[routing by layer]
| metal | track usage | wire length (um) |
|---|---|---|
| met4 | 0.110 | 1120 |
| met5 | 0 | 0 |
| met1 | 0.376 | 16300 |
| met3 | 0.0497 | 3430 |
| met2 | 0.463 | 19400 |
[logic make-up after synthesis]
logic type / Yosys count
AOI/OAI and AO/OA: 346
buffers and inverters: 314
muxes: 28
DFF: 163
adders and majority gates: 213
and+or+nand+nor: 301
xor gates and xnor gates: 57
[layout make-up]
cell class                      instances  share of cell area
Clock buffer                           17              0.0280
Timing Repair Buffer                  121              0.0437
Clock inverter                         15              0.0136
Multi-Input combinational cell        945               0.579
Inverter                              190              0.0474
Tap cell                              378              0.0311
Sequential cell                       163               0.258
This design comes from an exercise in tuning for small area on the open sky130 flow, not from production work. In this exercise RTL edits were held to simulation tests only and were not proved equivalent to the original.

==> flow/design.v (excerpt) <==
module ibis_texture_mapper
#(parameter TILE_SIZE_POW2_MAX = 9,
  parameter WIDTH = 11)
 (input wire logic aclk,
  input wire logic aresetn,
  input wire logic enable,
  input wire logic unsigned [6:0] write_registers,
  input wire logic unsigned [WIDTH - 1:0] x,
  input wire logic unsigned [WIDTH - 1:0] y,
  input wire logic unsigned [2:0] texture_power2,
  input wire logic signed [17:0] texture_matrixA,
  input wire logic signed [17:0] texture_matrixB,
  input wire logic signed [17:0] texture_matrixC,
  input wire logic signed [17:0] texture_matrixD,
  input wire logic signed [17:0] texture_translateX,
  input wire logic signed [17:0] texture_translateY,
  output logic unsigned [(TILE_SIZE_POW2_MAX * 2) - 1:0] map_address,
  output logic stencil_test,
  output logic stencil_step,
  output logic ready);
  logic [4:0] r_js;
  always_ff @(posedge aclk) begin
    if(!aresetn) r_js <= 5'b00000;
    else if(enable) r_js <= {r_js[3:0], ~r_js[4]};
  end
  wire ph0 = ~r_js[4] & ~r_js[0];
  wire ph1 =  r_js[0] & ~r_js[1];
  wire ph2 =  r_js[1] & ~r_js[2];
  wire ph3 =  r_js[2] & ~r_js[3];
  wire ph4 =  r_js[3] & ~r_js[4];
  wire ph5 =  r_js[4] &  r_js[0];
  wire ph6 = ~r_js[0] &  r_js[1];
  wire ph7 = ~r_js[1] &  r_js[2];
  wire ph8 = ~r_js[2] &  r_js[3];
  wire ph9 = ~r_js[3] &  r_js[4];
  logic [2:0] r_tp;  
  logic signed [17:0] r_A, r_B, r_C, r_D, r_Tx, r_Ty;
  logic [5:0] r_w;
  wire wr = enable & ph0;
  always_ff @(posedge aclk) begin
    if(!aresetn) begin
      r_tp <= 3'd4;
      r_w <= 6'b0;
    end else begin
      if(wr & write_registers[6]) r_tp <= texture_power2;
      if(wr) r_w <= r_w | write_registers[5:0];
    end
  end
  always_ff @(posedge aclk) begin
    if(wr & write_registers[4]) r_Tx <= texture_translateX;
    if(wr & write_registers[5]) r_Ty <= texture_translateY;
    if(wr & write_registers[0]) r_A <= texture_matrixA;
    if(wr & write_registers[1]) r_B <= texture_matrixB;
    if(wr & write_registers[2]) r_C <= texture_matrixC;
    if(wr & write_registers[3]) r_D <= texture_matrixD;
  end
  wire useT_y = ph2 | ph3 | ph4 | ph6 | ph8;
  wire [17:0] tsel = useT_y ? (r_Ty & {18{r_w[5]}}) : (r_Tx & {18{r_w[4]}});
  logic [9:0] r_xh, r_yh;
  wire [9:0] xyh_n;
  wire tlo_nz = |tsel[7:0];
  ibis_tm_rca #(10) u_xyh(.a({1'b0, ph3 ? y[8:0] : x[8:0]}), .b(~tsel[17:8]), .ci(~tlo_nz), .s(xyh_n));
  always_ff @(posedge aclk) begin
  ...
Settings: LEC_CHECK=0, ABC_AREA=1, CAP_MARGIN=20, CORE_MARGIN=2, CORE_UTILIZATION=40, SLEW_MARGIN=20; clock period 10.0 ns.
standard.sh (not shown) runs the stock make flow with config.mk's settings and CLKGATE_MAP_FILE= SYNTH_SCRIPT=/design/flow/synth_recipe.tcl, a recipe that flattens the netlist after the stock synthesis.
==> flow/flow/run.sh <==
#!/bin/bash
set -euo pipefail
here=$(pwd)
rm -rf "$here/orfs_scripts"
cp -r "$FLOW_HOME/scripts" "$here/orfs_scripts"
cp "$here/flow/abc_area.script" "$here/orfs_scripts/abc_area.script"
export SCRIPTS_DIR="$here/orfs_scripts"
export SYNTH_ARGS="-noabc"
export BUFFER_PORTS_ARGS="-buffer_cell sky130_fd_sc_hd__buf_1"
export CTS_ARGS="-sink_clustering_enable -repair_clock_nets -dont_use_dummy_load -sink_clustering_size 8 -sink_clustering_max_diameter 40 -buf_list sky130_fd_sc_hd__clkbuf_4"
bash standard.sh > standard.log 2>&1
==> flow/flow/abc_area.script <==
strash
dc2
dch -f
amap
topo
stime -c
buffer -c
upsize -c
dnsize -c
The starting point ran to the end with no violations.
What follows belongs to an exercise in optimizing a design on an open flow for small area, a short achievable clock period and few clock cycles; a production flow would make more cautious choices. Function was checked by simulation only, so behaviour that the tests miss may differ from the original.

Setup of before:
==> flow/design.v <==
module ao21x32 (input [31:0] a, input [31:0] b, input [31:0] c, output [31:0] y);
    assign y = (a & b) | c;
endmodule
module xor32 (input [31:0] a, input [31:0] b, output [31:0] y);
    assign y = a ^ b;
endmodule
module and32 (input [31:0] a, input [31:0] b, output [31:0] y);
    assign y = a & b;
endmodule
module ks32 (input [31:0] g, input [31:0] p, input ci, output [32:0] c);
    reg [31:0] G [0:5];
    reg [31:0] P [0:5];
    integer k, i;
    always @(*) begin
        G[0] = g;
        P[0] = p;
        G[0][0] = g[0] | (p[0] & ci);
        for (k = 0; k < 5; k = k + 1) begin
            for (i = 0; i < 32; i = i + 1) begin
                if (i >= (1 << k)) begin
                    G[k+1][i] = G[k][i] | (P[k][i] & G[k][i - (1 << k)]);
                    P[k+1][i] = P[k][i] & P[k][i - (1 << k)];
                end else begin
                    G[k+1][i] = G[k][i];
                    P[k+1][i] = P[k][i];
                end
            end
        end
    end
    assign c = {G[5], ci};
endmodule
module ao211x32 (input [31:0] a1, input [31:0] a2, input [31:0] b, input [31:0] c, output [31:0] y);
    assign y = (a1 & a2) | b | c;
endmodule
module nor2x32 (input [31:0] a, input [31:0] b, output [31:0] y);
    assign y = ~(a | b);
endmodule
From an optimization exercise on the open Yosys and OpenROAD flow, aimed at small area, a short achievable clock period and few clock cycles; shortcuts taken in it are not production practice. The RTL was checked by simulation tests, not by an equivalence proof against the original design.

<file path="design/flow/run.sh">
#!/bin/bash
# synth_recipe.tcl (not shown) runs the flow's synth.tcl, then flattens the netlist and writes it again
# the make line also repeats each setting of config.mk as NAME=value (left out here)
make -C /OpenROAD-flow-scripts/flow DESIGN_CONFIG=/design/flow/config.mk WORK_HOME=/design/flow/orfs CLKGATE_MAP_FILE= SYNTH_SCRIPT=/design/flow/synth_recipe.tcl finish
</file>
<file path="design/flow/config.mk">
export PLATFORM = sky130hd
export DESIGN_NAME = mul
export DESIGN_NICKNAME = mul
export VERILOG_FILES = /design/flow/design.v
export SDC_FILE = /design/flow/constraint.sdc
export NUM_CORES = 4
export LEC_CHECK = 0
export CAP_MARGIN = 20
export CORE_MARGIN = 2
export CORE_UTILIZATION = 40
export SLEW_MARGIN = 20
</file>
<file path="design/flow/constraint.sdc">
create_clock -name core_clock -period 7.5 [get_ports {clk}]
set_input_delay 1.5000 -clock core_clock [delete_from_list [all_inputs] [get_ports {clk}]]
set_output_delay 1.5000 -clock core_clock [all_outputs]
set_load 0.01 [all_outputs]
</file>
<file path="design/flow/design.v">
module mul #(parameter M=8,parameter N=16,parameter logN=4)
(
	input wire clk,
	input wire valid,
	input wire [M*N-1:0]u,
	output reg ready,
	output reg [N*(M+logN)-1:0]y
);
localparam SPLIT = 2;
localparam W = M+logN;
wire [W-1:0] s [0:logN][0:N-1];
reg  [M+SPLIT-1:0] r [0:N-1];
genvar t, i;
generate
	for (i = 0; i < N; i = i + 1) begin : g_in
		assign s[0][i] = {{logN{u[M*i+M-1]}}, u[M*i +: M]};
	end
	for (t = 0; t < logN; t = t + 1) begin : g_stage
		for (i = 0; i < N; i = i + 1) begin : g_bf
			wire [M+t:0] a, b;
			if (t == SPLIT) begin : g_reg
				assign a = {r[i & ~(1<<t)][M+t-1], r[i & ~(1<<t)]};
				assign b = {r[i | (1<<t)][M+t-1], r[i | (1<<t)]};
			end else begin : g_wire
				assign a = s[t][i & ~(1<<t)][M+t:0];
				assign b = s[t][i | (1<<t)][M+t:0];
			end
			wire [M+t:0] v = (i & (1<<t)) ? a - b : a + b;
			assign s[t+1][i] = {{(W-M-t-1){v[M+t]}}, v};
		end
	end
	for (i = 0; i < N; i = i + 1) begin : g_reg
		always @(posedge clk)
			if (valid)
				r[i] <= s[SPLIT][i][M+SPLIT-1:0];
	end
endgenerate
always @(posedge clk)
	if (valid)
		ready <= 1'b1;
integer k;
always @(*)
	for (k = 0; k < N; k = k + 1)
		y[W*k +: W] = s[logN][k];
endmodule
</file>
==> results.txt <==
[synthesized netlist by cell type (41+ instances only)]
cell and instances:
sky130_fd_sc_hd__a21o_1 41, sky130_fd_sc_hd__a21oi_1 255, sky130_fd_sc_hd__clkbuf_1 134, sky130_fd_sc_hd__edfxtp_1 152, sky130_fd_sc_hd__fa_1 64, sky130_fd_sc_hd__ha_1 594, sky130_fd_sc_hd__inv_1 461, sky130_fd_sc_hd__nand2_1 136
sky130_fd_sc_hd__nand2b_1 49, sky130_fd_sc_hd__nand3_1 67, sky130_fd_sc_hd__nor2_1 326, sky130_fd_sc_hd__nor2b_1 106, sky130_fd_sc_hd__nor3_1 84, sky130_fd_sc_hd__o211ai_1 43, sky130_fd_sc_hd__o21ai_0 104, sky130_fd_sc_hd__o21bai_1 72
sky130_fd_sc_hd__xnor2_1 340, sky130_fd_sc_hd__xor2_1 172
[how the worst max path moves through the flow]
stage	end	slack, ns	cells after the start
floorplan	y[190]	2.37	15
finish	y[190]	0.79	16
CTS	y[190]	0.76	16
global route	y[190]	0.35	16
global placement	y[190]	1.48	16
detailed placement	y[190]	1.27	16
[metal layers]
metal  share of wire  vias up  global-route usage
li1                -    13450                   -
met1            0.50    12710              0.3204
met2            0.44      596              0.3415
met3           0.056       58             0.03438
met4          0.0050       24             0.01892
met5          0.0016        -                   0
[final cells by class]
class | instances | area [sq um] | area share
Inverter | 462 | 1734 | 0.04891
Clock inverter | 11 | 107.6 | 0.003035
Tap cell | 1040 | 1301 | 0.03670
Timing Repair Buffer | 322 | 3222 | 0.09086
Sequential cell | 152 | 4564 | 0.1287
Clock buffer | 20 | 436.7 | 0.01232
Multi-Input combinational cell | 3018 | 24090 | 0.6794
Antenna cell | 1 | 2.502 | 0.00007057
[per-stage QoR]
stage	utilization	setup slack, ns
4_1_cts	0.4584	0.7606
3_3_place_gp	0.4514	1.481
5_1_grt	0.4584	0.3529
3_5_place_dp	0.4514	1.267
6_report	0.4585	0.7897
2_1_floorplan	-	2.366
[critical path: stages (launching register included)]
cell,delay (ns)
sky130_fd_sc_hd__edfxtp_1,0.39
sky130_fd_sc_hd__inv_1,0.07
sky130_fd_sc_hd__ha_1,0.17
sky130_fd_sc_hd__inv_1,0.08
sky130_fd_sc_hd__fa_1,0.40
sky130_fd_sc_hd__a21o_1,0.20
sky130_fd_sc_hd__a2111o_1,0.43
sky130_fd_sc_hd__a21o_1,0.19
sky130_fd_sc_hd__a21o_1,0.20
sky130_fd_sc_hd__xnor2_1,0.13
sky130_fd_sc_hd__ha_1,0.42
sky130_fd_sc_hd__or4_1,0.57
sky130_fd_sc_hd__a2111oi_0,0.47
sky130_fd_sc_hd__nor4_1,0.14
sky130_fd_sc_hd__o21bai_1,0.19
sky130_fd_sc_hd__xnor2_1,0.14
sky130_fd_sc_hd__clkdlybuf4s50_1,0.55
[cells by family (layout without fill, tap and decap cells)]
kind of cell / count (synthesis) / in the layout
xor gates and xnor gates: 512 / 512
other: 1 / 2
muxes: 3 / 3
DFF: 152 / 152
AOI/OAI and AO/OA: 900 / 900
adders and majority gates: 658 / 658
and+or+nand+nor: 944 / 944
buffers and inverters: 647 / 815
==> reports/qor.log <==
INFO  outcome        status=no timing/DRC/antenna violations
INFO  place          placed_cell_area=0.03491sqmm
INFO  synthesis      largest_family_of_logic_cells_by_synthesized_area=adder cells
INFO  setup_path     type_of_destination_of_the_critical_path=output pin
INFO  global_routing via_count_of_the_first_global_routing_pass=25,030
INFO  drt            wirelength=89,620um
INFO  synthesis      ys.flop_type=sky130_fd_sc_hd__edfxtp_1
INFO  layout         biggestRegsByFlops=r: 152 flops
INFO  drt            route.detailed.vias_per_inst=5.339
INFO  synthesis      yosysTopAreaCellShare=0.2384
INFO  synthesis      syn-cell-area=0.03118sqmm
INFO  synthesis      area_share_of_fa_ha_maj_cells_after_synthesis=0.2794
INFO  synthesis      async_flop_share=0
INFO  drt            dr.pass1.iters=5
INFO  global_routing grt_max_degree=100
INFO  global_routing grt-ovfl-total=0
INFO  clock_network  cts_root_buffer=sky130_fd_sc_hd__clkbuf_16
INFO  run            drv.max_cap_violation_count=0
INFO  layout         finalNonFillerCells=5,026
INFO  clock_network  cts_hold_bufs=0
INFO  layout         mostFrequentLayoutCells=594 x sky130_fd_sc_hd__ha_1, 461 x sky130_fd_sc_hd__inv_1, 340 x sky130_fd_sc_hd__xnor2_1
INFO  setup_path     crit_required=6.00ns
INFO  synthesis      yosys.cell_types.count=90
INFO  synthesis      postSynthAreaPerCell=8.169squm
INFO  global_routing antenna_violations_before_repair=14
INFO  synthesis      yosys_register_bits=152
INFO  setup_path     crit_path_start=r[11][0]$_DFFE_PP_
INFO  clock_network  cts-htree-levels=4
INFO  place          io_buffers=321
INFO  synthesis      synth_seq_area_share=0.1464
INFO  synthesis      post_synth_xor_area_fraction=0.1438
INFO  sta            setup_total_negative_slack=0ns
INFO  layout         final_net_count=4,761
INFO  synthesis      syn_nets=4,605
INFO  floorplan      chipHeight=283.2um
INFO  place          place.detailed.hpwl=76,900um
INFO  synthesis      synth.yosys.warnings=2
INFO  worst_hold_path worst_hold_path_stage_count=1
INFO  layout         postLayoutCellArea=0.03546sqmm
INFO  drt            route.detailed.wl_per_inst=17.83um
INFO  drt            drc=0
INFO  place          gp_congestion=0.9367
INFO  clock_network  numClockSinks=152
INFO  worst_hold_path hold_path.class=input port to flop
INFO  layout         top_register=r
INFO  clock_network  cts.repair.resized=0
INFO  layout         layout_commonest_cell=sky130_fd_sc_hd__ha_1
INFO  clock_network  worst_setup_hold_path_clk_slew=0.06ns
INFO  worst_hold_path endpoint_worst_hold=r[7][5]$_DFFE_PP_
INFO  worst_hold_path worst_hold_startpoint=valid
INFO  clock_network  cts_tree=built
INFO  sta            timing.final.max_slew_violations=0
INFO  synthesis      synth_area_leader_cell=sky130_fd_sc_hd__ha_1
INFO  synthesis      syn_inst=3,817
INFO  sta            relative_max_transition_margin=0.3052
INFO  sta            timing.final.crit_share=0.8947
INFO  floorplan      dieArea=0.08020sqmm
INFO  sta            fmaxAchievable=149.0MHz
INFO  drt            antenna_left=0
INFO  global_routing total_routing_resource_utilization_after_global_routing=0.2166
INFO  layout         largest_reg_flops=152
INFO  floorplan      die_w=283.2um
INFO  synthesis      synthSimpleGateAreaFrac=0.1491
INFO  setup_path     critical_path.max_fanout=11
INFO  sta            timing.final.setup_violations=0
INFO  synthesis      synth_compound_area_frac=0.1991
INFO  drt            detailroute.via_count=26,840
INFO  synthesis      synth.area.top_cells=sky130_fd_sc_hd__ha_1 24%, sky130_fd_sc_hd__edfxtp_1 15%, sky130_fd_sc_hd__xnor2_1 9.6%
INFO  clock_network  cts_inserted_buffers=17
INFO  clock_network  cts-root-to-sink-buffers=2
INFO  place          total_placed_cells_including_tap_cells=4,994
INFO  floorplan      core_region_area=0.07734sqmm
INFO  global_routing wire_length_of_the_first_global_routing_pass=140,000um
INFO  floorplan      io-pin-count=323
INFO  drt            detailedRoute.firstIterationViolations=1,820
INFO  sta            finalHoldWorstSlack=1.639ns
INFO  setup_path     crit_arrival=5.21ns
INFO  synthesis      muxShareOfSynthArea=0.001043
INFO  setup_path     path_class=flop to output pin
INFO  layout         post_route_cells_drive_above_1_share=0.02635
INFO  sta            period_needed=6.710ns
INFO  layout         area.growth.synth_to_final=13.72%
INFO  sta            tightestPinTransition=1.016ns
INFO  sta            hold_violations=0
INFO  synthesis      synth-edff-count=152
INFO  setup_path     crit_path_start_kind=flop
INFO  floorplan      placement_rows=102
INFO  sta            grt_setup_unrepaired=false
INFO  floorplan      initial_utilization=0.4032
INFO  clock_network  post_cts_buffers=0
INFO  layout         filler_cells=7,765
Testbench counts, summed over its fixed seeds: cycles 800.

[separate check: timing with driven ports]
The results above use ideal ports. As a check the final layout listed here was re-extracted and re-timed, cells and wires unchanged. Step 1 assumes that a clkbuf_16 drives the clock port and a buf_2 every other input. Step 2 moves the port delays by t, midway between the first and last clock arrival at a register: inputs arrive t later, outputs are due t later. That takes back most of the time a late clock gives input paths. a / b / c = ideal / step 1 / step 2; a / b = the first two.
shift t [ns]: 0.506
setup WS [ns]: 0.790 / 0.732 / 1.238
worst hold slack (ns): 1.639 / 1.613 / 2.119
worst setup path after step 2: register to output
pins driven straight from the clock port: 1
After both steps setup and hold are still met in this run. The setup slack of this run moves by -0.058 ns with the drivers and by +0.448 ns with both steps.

:::

TO DO: Reproduce only the lines above, starting at the line with "make -C /OpenROAD-flow-scripts/flow" and ending at the line with "create_clock -name core_clock", exactly as written.

PROBLEM SOLUTION:
make -C /OpenROAD-flow-scripts/flow DESIGN_CONFIG=/design/flow/config.mk WORK_HOME=/design/flow/orfs CLKGATE_MAP_FILE= SYNTH_SCRIPT=/design/flow/synth_recipe.tcl finish
</file>
<file path="design/flow/config.mk">
export PLATFORM = sky130hd
export DESIGN_NAME = mul
export DESIGN_NICKNAME = mul
export VERILOG_FILES = /design/flow/design.v
export SDC_FILE = /design/flow/constraint.sdc
export NUM_CORES = 4
export LEC_CHECK = 0
export CAP_MARGIN = 20
export CORE_MARGIN = 2
export CORE_UTILIZATION = 40
export SLEW_MARGIN = 20
</file>
<file path="design/flow/constraint.sdc">
create_clock -name core_clock -period 7.5 [get_ports {clk}]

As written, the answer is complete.